## Work instructions
Return the lines below exactly as they appear, please, starting with the first and ending with the one that contains "row2, l1, l2;".
/---
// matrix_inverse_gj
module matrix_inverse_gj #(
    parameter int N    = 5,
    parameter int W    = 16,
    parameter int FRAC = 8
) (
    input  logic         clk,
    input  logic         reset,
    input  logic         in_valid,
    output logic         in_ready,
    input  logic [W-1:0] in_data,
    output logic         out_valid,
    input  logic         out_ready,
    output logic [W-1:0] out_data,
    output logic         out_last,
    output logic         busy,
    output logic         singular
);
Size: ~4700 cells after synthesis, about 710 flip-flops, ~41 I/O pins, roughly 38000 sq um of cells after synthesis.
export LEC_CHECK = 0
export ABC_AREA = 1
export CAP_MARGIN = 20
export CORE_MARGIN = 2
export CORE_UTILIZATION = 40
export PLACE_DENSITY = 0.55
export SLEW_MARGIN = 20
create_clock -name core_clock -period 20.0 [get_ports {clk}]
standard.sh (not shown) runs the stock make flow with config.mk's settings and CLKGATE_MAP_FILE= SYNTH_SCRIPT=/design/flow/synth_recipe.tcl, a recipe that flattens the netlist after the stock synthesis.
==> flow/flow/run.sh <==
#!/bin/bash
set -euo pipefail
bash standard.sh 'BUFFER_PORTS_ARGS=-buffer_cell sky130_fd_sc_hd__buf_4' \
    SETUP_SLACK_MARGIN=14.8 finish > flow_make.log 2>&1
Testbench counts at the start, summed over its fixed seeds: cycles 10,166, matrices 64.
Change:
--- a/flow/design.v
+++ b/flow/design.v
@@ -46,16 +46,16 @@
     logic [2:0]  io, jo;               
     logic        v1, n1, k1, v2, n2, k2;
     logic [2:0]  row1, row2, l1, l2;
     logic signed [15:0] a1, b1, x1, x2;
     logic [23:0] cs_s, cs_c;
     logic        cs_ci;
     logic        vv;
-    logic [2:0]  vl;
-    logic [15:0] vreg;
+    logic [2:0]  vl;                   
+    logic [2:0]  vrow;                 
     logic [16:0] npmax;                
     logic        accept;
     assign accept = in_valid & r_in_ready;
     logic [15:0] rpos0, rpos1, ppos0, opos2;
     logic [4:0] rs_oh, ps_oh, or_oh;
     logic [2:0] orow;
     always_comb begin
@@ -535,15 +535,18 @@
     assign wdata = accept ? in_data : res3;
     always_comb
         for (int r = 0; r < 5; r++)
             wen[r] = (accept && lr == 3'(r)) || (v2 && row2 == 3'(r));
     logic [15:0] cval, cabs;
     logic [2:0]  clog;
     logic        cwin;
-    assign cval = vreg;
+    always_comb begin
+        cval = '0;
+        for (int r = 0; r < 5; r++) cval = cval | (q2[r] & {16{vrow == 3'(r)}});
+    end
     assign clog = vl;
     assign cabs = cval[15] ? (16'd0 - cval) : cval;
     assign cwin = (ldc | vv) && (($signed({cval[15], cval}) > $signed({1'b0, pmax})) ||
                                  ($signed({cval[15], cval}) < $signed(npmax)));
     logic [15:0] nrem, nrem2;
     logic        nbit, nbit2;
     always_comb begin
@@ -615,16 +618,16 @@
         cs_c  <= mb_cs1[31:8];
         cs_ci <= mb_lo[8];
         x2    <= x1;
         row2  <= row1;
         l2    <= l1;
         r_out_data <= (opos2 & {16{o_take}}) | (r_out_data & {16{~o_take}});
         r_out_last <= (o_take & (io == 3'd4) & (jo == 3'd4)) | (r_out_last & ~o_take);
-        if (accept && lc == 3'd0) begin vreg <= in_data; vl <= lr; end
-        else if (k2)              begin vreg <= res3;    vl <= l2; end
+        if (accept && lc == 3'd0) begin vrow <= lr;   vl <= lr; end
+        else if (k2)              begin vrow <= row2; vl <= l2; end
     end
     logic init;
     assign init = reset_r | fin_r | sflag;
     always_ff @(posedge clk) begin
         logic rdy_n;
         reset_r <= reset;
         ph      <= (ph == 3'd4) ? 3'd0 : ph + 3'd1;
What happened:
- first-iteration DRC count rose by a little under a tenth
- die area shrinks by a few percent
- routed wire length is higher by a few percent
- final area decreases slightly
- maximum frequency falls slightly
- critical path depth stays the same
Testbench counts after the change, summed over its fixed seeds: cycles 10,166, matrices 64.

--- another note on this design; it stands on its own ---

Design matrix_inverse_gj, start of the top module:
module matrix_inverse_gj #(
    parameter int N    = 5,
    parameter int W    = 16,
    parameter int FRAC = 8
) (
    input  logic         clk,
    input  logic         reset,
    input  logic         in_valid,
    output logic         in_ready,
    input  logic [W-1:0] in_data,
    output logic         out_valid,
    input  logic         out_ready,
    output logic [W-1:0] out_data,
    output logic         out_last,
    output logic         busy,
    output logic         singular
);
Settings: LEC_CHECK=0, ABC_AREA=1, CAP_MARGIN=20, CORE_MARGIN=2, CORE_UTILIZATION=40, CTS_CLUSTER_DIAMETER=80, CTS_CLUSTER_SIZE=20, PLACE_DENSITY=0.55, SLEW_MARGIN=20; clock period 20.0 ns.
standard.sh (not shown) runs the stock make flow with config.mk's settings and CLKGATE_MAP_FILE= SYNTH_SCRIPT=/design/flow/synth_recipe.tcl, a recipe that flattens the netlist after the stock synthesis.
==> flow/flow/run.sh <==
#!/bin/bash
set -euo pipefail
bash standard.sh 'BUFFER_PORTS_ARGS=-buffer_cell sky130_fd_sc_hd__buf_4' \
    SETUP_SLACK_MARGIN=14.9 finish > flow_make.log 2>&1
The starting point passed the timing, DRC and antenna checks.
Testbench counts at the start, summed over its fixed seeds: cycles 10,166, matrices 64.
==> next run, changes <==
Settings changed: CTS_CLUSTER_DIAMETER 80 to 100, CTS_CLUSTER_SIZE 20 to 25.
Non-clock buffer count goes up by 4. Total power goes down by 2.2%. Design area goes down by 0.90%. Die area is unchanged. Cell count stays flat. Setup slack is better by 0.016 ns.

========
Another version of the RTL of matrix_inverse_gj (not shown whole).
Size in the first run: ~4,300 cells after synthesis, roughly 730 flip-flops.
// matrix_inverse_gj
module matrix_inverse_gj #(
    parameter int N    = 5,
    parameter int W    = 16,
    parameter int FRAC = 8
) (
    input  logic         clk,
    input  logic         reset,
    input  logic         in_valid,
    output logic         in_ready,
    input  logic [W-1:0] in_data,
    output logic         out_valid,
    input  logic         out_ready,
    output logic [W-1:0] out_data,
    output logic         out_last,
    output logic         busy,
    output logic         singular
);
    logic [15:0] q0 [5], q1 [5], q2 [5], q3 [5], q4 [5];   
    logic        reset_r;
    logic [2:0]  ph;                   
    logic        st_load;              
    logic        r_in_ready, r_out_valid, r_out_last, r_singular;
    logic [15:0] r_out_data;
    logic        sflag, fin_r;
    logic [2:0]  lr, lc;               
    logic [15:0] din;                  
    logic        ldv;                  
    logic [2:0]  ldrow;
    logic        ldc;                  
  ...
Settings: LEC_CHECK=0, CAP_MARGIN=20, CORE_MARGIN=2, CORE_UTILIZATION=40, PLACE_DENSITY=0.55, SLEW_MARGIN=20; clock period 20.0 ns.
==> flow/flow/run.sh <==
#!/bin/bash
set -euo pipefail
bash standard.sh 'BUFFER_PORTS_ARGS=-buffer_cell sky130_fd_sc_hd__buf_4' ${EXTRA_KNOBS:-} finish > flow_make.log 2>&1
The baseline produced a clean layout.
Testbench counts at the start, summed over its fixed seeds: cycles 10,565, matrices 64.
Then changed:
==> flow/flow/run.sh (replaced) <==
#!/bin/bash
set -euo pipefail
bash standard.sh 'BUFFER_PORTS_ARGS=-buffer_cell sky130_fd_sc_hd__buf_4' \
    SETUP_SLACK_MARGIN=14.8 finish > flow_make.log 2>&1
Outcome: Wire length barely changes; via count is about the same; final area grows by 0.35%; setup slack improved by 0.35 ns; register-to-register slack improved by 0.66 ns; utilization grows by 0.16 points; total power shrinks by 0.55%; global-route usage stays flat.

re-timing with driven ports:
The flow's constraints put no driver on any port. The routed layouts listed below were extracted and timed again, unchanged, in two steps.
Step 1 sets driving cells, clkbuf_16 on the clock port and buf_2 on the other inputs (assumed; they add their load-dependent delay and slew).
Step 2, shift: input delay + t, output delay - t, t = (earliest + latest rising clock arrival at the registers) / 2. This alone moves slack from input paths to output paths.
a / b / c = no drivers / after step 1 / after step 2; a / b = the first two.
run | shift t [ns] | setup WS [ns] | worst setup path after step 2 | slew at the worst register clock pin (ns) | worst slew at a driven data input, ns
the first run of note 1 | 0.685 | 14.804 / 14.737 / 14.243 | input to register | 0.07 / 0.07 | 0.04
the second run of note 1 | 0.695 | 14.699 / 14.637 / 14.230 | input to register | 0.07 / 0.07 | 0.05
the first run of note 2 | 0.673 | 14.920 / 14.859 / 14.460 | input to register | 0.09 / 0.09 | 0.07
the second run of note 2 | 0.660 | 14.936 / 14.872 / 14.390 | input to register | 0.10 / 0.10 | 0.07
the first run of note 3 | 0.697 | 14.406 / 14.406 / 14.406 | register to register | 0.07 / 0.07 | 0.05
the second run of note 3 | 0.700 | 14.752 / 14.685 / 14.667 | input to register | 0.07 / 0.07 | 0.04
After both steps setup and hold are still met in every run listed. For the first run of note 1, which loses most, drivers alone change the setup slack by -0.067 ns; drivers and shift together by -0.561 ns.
Source: an optimization exercise on an open RTL-to-GDS flow (aim: a short achievable clock period and few clock cycles per item). Production flows keep margins and buffers that such runs may drop. For this run, only the layout was checked, not whether the RTL still works.

==> design.v <==
package lkdv_pkg;
	localparam int unsigned LKDV_MAX_NEIGHBOURS = 8;
	localparam int unsigned CNT_W      = 4;
	localparam int unsigned COORD_W    = 16;
	localparam int unsigned SQ_W       = 32;
	localparam int unsigned ROOT_W     = 16;
	localparam int unsigned DRIVE_W    = 15;
	localparam int unsigned QUO_W      = 15;
endpackage
module lkdv_arith #(
	parameter int unsigned W = 16
) (
	input  logic [W-1:0] a,
	input  logic [W-1:0] b,
	output logic         ge,
	output logic [W-1:0] diff
);
	logic [W:0] delta;
	assign delta = {1'b0, a} - {1'b0, b};
	assign ge    = ~delta[W];
	assign diff  = delta[W-1:0];
endmodule
module lkdv_qualify (
	input  logic        clk,
	input  logic        arst_n,
	input  logic        beat_v,
	input  logic [15:0] beat_x,
	input  logic [15:0] beat_y,
	input  logic        beat_p,
	input  logic        beat_e,
	input  logic [15:0] reach,
	output logic        fr_v,
	output logic        fr_f,
	output logic        fr_sx,
	output logic        fr_sy,
	output logic [15:0] fr_ax,
	output logic [15:0] fr_ay,
	output logic [2:0]  fr_idx,
	output logic [31:0] fr_sq
);
	logic [3:0]  cnt_q;
	logic        v1, e1, c1, sx1, sy1;
	logic [2:0]  idx1;
	logic [15:0] ax1, ay1;
	always_ff @(posedge clk or negedge arst_n) begin
		if (!arst_n) begin
			cnt_q <= '0;
			v1    <= 1'b0;
		end else begin
			v1 <= beat_v;
			if (beat_v) begin
				if (beat_e)
					cnt_q <= '0;
				else if (!cnt_q[3])
					cnt_q <= cnt_q + 4'd1;
			end
		end
	end
	always_ff @(posedge clk) begin
		e1   <= beat_e;
		c1   <= beat_p & ~cnt_q[3];
		idx1 <= cnt_q[2:0];
		sx1  <= beat_x[15];
		sy1  <= beat_y[15];
		ax1  <= beat_x[15] ? (~beat_x + 16'd1) : beat_x;
		ay1  <= beat_y[15] ? (~beat_y + 16'd1) : beat_y;
	end
	logic        v2, e2, c2, sx2, sy2;
	logic [2:0]  idx2;
	logic [15:0] ax2, ay2;
	logic [15:0] xll2, xhh2, yll2, yhh2;
	logic [15:0] xlh2, ylh2;
	always_ff @(posedge clk or negedge arst_n) begin
		if (!arst_n) v2 <= 1'b0;
		else         v2 <= v1;
	end
	always_ff @(posedge clk) begin
		e2   <= e1;
		c2   <= c1;
		idx2 <= idx1;
		sx2  <= sx1;
		sy2  <= sy1;
		ax2  <= ax1;
		ay2  <= ay1;
		xll2 <= ax1[7:0] * ax1[7:0];
		xlh2 <= ax1[7:0] * ax1[15:8];
		xhh2 <= ax1[15:8] * ax1[15:8];
		yll2 <= ay1[7:0] * ay1[7:0];
		ylh2 <= ay1[7:0] * ay1[15:8];
		yhh2 <= ay1[15:8] * ay1[15:8];
	end
	logic        v3, e3, c3, sx3, sy3;
	logic [2:0]  idx3;
	logic [15:0] ax3, ay3;
	logic [30:0] xsq3, ysq3;
	always_ff @(posedge clk or negedge arst_n) begin
		if (!arst_n) v3 <= 1'b0;
		else         v3 <= v2;
	end
	always_ff @(posedge clk) begin
		e3   <= e2;
		c3   <= c2;
		idx3 <= idx2;
		sx3  <= sx2;
		sy3  <= sy2;
		ax3  <= ax2;
		ay3  <= ay2;
		xsq3 <= {xhh2[14:0], 16'd0} + {6'd0, xlh2, 9'd0} + {15'd0, xll2};
		ysq3 <= {yhh2[14:0], 16'd0} + {6'd0, ylh2, 9'd0} + {15'd0, yll2};
	end
	logic        v4, e4, c4, sx4, sy4;
	logic [2:0]  idx4;
	logic [15:0] ax4, ay4;
	logic [31:0] sq4;
	always_ff @(posedge clk or negedge arst_n) begin
		if (!arst_n) v4 <= 1'b0;
		else         v4 <= v3;
	end
	always_ff @(posedge clk) begin
		e4   <= e3;
		c4   <= c3;
		idx4 <= idx3;
		sx4  <= sx3;
		sy4  <= sy3;
		ax4  <= ax3;
		ay4  <= ay3;
		sq4  <= {1'b0, xsq3} + {1'b0, ysq3};
	end
	logic [15:0] rll, rlh, rhh;
	logic [31:0] r2;
	always_ff @(posedge clk) begin
		rll <= reach[7:0] * reach[7:0];
		rlh <= reach[7:0] * reach[15:8];
		rhh <= reach[15:8] * reach[15:8];
		r2  <= {rhh, 16'd0} + {7'd0, rlh, 9'd0} + {16'd0, rll};
	end
	logic        v5, e5, q5, sx5, sy5;
	logic [2:0]  idx5;
	logic [15:0] ax5, ay5;
	logic [31:0] sq5;
	always_ff @(posedge clk or negedge arst_n) begin
		if (!arst_n) v5 <= 1'b0;
		else         v5 <= v4;
	end
	always_ff @(posedge clk) begin
		e5   <= e4;
		q5   <= c4 & (sq4 > r2);
		idx5 <= idx4;
		sx5  <= sx4;
		sy5  <= sy4;
		ax5  <= ax4;
		ay5  <= ay4;
		sq5  <= sq4;
	end
	logic        fnd_q;
	logic        h_sx, h_sy;
	logic [2:0]  h_idx;
	logic [15:0] h_ax, h_ay;
	logic [31:0] h_sq;
	always_ff @(posedge clk or negedge arst_n) begin
		if (!arst_n) begin
			fnd_q <= 1'b0;
			fr_v  <= 1'b0;
		end else begin
			fr_v <= v5 & e5;
			if (v5) begin
				if (e5)
					fnd_q <= 1'b0;
				else if (!fnd_q)
					fnd_q <= q5;
			end
		end
	end
	always_ff @(posedge clk) begin
		if (v5 && !e5 && !fnd_q) begin
			h_sx  <= sx5;
			h_sy  <= sy5;
			h_idx <= idx5;
			h_ax  <= ax5;
			h_ay  <= ay5;
			h_sq  <= sq5;
		end
		fr_f   <= fnd_q | q5;
		fr_sx  <= fnd_q ? h_sx  : sx5;
		fr_sy  <= fnd_q ? h_sy  : sy5;
		fr_idx <= fnd_q ? h_idx : idx5;
		fr_ax  <= fnd_q ? h_ax  : ax5;
		fr_ay  <= fnd_q ? h_ay  : ay5;
		fr_sq  <= fnd_q ? h_sq  : sq5;
	end
endmodule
\---
## Reply
// matrix_inverse_gj
module matrix_inverse_gj #(
    parameter int N    = 5,
    parameter int W    = 16,
    parameter int FRAC = 8
) (
    input  logic         clk,
    input  logic         reset,
    input  logic         in_valid,
    output logic         in_ready,
    input  logic [W-1:0] in_data,
    output logic         out_valid,
    input  logic         out_ready,
    output logic [W-1:0] out_data,
    output logic         out_last,
    output logic         busy,
    output logic         singular
);
Size: ~4700 cells after synthesis, about 710 flip-flops, ~41 I/O pins, roughly 38000 sq um of cells after synthesis.
export LEC_CHECK = 0
export ABC_AREA = 1
export CAP_MARGIN = 20
export CORE_MARGIN = 2
export CORE_UTILIZATION = 40
export PLACE_DENSITY = 0.55
export SLEW_MARGIN = 20
create_clock -name core_clock -period 20.0 [get_ports {clk}]
standard.sh (not shown) runs the stock make flow with config.mk's settings and CLKGATE_MAP_FILE= SYNTH_SCRIPT=/design/flow/synth_recipe.tcl, a recipe that flattens the netlist after the stock synthesis.
==> flow/flow/run.sh <==
#!/bin/bash
set -euo pipefail
bash standard.sh 'BUFFER_PORTS_ARGS=-buffer_cell sky130_fd_sc_hd__buf_4' \
    SETUP_SLACK_MARGIN=14.8 finish > flow_make.log 2>&1
Testbench counts at the start, summed over its fixed seeds: cycles 10,166, matrices 64.
Change:
--- a/flow/design.v
+++ b/flow/design.v
@@ -46,16 +46,16 @@
     logic [2:0]  io, jo;               
     logic        v1, n1, k1, v2, n2, k2;
     logic [2:0]  row1, row2, l1, l2;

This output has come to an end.